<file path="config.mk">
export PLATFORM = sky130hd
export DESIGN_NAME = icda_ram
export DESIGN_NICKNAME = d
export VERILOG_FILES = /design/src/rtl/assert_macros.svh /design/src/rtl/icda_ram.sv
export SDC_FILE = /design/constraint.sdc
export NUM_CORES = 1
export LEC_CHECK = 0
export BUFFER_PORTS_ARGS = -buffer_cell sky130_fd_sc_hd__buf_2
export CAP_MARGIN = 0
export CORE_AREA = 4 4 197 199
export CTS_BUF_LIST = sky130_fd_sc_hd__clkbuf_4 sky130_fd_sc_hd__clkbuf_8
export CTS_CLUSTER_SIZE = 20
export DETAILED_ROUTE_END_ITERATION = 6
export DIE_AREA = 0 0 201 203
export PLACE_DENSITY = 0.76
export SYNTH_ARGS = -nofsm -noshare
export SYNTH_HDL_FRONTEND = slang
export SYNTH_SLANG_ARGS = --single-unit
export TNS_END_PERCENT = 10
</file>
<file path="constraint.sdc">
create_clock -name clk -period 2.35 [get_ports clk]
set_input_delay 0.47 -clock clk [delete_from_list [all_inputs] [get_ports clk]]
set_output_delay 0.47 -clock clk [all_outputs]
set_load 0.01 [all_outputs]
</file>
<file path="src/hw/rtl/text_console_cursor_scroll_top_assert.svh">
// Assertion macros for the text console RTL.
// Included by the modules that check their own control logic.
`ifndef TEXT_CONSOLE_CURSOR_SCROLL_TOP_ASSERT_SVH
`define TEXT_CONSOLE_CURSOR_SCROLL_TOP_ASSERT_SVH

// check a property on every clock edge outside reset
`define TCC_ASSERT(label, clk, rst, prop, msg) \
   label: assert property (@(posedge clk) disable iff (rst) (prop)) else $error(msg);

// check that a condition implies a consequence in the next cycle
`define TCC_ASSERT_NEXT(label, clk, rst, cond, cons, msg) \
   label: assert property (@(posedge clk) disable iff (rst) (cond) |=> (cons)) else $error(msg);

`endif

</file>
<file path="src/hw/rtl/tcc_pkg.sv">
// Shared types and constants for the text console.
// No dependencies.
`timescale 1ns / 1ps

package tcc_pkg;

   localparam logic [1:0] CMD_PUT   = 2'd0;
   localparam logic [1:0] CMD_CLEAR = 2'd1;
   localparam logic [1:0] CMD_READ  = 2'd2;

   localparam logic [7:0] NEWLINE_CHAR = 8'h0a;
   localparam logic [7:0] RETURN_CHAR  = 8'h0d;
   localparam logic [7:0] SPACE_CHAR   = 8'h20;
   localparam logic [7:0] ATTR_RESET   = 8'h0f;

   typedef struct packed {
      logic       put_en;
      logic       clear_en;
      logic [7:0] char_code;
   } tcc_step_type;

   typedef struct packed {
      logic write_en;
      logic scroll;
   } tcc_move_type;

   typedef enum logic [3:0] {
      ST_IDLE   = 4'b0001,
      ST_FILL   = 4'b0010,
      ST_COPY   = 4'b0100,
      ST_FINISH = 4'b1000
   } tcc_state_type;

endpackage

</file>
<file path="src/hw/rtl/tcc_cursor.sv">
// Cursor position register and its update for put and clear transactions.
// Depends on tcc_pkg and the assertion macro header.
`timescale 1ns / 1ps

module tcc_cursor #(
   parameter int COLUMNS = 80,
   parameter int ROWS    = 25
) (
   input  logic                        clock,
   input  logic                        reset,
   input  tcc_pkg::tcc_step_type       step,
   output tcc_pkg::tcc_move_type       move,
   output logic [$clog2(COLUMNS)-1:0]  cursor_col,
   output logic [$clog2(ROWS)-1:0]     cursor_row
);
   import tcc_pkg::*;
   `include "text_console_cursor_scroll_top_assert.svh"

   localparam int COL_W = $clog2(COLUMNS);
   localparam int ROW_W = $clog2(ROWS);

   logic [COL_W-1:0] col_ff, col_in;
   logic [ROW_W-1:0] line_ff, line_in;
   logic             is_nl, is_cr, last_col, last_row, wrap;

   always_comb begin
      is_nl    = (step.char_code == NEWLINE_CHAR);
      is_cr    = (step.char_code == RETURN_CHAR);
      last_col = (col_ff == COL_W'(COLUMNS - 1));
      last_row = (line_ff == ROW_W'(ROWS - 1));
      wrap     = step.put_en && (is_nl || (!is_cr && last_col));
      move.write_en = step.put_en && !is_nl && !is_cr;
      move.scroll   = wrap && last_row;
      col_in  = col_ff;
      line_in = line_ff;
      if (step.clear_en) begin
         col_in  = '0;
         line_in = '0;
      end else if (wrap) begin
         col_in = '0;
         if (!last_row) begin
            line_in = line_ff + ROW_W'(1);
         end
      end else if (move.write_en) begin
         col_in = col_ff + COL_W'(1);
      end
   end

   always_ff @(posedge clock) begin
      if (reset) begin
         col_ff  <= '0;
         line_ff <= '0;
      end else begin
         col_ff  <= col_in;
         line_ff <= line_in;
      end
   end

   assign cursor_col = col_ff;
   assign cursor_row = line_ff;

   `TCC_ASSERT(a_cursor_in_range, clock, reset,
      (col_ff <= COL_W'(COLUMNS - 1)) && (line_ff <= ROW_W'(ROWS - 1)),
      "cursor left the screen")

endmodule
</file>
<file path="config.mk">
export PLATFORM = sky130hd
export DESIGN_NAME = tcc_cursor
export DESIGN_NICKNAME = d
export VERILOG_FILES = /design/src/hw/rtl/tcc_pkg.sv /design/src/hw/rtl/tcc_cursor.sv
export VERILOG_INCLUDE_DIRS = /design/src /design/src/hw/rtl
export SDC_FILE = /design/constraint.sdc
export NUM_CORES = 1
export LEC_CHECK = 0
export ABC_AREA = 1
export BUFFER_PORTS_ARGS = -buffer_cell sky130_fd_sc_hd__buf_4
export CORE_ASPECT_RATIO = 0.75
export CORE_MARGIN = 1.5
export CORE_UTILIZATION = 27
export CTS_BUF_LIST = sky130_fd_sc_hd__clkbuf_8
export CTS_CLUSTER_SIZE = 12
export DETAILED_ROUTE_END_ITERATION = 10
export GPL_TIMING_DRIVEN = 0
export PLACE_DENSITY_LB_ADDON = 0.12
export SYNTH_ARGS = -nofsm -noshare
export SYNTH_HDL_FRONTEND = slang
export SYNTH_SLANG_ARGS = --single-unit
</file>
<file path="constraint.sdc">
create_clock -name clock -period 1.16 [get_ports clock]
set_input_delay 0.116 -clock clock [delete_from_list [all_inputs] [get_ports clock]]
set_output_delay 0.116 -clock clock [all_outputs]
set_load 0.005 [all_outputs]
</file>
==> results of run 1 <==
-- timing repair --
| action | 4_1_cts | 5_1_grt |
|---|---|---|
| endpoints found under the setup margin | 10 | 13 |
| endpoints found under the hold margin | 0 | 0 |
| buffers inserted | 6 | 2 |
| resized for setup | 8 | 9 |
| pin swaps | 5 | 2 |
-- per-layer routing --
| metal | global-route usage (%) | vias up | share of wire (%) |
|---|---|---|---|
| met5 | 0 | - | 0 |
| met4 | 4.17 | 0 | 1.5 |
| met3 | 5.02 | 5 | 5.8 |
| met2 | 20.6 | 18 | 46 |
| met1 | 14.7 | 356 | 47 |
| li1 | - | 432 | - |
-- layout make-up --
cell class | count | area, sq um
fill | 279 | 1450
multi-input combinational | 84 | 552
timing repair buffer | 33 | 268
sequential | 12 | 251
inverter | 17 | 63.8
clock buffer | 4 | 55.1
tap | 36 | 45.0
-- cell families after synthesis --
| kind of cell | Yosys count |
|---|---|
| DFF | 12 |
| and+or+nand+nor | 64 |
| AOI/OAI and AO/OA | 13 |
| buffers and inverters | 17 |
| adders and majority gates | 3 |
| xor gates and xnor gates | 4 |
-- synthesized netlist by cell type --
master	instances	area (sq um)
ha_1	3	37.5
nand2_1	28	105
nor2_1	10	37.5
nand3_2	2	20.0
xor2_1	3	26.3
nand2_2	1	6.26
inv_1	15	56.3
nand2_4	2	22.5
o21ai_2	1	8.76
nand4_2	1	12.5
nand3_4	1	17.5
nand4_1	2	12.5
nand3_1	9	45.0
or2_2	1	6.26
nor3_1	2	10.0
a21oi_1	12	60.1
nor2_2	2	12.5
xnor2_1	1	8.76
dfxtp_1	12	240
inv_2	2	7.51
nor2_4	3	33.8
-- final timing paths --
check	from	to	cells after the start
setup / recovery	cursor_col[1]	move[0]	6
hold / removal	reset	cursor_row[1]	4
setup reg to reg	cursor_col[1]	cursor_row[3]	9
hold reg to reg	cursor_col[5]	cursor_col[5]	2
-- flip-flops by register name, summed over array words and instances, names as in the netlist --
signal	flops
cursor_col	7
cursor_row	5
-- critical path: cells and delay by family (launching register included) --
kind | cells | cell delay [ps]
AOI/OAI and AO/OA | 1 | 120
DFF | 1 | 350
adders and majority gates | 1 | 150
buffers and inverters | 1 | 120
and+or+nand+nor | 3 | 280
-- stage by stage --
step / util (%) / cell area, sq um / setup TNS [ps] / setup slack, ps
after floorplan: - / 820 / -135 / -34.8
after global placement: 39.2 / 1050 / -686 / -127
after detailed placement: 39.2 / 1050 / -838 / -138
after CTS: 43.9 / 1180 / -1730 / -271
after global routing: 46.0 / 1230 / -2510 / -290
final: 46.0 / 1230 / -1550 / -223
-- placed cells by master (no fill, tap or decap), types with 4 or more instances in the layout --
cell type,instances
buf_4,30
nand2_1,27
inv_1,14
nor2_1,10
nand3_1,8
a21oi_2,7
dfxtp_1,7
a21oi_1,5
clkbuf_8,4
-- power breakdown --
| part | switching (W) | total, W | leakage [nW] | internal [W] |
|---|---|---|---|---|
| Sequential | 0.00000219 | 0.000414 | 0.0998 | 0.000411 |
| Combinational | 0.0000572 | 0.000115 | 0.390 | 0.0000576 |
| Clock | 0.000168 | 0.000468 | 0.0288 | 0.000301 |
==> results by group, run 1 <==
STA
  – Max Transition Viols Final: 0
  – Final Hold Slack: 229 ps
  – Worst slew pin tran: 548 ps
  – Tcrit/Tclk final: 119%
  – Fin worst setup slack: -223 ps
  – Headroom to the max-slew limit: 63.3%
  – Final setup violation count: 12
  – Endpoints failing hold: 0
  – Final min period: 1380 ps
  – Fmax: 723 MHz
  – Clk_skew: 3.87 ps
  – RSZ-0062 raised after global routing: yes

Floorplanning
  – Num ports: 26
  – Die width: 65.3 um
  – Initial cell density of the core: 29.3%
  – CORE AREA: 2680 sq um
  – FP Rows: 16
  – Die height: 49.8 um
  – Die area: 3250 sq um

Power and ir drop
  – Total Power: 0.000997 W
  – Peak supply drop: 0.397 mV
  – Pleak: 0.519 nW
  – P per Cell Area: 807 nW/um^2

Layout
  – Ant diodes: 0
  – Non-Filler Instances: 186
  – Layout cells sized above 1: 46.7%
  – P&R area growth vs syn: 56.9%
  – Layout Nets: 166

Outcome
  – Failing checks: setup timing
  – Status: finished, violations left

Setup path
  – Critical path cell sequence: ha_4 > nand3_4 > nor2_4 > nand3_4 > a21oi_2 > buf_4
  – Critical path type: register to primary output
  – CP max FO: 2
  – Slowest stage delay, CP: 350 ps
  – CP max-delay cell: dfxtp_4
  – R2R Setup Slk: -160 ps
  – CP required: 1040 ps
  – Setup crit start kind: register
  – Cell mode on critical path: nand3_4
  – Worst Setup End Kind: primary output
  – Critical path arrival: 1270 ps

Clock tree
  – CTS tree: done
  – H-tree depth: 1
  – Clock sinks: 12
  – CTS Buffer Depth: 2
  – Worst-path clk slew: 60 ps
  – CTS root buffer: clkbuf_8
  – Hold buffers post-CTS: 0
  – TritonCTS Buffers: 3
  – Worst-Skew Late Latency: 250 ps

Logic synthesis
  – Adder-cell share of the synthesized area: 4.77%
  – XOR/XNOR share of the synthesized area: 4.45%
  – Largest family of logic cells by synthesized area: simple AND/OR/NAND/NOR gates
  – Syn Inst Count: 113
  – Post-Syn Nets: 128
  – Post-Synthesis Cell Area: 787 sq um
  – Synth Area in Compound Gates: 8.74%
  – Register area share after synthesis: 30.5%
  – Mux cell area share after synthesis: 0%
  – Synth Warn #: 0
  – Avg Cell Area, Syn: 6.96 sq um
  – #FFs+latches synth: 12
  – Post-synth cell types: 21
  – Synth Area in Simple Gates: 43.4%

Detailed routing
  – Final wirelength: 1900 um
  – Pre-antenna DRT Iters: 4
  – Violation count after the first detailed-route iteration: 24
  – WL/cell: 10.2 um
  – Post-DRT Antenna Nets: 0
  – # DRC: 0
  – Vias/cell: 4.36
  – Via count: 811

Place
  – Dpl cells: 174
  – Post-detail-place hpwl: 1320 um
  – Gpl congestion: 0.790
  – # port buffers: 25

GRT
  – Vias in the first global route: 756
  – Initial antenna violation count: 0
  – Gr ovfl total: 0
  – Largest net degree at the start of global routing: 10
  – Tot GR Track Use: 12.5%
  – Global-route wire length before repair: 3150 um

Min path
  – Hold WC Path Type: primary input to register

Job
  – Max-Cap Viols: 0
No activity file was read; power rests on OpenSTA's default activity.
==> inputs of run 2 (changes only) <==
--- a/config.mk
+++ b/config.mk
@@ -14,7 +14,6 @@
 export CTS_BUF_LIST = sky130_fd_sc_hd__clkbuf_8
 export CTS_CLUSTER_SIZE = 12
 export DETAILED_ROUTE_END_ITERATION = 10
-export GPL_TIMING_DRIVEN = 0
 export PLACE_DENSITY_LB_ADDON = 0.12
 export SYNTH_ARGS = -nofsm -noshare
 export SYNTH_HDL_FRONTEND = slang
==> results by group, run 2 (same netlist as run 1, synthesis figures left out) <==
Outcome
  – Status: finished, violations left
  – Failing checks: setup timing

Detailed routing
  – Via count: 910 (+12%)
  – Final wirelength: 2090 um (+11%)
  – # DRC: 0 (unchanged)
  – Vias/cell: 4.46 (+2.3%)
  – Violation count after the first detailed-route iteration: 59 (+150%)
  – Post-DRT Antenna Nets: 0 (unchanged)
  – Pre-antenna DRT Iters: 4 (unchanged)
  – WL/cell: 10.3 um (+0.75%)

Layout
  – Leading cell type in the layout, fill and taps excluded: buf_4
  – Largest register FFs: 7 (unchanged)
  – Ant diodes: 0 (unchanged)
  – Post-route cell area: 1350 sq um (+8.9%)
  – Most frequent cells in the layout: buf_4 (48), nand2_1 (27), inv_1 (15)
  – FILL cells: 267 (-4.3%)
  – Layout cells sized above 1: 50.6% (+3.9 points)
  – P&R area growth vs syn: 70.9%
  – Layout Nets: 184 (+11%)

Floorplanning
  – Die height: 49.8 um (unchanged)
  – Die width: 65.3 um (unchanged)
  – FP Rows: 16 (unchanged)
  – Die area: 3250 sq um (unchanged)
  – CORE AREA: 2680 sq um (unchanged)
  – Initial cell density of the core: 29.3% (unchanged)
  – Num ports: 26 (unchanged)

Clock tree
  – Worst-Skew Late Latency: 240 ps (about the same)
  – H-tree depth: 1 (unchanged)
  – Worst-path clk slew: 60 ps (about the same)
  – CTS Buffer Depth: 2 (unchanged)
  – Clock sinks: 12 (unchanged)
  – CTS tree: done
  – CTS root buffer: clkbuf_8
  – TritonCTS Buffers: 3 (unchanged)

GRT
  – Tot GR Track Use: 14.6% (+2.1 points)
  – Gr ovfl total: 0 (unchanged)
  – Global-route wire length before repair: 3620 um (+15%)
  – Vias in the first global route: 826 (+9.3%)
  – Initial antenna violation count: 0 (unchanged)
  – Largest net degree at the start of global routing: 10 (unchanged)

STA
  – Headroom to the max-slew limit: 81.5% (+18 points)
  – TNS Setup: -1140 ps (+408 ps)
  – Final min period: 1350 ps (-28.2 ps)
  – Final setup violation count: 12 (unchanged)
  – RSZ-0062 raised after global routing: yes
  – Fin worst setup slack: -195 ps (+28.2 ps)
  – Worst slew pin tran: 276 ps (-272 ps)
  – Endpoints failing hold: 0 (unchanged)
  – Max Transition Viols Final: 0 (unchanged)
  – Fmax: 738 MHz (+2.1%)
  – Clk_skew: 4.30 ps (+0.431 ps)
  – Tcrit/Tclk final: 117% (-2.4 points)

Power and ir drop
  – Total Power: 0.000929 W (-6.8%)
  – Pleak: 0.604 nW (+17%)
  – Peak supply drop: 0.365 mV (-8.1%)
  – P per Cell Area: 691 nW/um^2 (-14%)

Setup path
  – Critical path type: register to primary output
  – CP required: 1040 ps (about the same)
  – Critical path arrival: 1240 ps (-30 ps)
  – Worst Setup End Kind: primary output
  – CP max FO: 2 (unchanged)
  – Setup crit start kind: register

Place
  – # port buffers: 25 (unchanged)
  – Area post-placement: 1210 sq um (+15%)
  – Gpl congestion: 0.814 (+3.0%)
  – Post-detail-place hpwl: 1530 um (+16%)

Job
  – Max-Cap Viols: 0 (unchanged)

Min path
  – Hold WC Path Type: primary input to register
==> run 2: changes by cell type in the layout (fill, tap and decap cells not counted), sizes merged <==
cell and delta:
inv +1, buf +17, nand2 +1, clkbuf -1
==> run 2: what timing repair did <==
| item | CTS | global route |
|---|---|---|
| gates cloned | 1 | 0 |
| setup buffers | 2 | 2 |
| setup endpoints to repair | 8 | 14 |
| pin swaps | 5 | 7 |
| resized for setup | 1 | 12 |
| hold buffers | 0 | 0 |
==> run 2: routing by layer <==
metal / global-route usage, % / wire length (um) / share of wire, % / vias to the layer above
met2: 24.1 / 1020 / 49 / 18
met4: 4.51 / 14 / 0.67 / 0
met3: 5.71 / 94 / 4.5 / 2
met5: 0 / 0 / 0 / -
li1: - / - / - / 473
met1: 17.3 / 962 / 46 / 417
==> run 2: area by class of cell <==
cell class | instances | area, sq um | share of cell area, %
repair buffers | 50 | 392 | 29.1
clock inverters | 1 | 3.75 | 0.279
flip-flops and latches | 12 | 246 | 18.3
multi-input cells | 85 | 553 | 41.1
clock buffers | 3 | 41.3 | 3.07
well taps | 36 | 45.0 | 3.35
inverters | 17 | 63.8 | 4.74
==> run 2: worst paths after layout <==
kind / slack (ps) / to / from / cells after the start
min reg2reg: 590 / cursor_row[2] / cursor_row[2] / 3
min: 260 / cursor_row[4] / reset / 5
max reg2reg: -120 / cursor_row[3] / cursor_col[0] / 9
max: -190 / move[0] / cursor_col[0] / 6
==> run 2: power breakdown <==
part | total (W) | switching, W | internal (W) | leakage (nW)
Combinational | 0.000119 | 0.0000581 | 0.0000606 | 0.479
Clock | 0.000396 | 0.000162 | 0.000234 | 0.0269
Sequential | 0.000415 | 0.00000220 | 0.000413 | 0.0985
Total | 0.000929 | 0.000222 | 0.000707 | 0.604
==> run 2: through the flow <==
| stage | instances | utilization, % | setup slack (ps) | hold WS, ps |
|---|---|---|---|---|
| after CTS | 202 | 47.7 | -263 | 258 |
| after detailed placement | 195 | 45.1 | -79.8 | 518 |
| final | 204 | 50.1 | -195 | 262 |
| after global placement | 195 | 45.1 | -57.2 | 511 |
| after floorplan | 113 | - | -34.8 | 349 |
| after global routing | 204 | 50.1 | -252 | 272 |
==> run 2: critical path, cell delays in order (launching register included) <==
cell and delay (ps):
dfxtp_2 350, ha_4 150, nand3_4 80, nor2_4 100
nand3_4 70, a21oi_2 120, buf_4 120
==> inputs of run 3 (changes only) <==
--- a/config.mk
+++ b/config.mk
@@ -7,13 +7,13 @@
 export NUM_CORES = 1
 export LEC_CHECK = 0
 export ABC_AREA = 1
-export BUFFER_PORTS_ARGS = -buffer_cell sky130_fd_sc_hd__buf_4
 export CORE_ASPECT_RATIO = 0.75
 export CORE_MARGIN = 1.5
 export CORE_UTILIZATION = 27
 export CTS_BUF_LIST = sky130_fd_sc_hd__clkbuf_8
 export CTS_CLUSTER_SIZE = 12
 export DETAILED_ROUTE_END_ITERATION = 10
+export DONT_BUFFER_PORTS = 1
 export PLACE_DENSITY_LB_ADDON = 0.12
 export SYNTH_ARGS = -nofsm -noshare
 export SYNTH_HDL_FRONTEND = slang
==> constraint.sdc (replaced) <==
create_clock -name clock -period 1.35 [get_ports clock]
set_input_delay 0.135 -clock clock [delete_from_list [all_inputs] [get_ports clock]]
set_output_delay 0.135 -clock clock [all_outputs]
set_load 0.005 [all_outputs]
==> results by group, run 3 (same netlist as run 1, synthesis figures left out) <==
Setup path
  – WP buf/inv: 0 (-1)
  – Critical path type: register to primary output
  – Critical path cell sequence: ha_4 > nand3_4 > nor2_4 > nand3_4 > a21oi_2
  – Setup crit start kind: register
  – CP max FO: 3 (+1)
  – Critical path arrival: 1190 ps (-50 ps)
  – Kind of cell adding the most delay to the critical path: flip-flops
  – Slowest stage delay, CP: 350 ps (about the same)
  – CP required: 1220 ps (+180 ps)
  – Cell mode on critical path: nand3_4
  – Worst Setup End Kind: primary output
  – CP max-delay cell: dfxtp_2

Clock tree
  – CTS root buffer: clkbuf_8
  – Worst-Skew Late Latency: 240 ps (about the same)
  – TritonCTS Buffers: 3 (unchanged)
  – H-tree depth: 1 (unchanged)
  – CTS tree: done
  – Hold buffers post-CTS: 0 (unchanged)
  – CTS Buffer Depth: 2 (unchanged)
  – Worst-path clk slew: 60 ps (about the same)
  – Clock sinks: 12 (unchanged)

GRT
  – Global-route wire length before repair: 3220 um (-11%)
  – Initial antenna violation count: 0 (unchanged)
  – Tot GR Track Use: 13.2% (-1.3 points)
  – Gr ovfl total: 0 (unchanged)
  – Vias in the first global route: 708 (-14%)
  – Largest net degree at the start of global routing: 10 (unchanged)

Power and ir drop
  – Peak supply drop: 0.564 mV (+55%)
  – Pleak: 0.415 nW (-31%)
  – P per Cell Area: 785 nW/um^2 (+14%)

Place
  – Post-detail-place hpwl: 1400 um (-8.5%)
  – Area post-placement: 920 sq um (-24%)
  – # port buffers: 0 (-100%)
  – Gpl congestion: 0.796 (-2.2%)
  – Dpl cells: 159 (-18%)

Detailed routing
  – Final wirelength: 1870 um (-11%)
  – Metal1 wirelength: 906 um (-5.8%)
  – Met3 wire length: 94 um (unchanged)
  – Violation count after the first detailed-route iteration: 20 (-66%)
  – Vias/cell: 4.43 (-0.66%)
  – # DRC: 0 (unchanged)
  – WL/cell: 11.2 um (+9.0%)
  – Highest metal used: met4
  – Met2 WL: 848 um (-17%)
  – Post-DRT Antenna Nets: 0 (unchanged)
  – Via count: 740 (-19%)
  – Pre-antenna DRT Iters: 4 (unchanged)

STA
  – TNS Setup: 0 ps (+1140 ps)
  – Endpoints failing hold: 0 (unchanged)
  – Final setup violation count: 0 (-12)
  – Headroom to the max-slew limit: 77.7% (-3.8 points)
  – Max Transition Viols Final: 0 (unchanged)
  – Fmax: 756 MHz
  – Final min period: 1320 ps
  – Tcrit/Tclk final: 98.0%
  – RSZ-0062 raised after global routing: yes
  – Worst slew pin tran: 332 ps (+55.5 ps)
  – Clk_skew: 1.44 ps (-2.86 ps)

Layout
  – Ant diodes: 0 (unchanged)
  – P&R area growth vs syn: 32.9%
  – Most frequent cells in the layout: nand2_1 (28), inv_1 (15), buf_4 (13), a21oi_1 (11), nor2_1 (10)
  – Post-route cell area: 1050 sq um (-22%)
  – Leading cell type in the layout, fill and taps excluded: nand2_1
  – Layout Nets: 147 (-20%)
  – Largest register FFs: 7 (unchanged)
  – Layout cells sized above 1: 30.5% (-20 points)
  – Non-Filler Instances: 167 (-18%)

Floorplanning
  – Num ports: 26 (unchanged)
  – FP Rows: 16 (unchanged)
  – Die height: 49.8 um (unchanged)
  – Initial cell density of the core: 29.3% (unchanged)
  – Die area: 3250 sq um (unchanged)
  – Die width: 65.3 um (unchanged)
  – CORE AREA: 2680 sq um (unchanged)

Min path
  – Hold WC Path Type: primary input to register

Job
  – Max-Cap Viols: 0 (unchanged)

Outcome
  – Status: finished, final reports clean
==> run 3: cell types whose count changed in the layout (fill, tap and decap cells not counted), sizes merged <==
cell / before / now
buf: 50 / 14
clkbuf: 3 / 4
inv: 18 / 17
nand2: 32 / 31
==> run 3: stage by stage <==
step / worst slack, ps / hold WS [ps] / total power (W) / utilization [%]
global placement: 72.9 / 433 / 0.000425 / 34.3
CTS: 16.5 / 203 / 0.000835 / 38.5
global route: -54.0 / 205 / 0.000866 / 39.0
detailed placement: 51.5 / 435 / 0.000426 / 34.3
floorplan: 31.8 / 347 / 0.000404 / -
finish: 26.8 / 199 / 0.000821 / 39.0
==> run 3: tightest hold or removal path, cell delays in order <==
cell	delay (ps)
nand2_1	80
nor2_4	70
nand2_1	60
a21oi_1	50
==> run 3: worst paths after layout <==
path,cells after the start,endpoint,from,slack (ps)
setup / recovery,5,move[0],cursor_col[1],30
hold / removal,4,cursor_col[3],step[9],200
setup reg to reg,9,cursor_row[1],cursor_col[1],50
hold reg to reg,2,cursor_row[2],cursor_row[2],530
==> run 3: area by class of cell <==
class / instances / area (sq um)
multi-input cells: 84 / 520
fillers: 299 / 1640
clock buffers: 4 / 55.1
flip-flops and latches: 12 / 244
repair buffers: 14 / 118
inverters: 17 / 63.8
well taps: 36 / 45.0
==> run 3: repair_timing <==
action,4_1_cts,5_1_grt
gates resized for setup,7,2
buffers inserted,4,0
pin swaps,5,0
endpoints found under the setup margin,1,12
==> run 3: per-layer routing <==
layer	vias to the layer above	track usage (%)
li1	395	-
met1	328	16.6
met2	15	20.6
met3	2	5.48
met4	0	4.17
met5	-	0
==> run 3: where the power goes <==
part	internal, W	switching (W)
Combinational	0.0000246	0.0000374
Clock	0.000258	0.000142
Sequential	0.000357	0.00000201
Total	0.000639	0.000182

## Directions for this task
Find every line in the records that contains the word "leakage"; copy those lines.

## Expected output
| part | switching (W) | total, W | leakage [nW] | internal [W] |
part | total (W) | switching, W | internal (W) | leakage (nW)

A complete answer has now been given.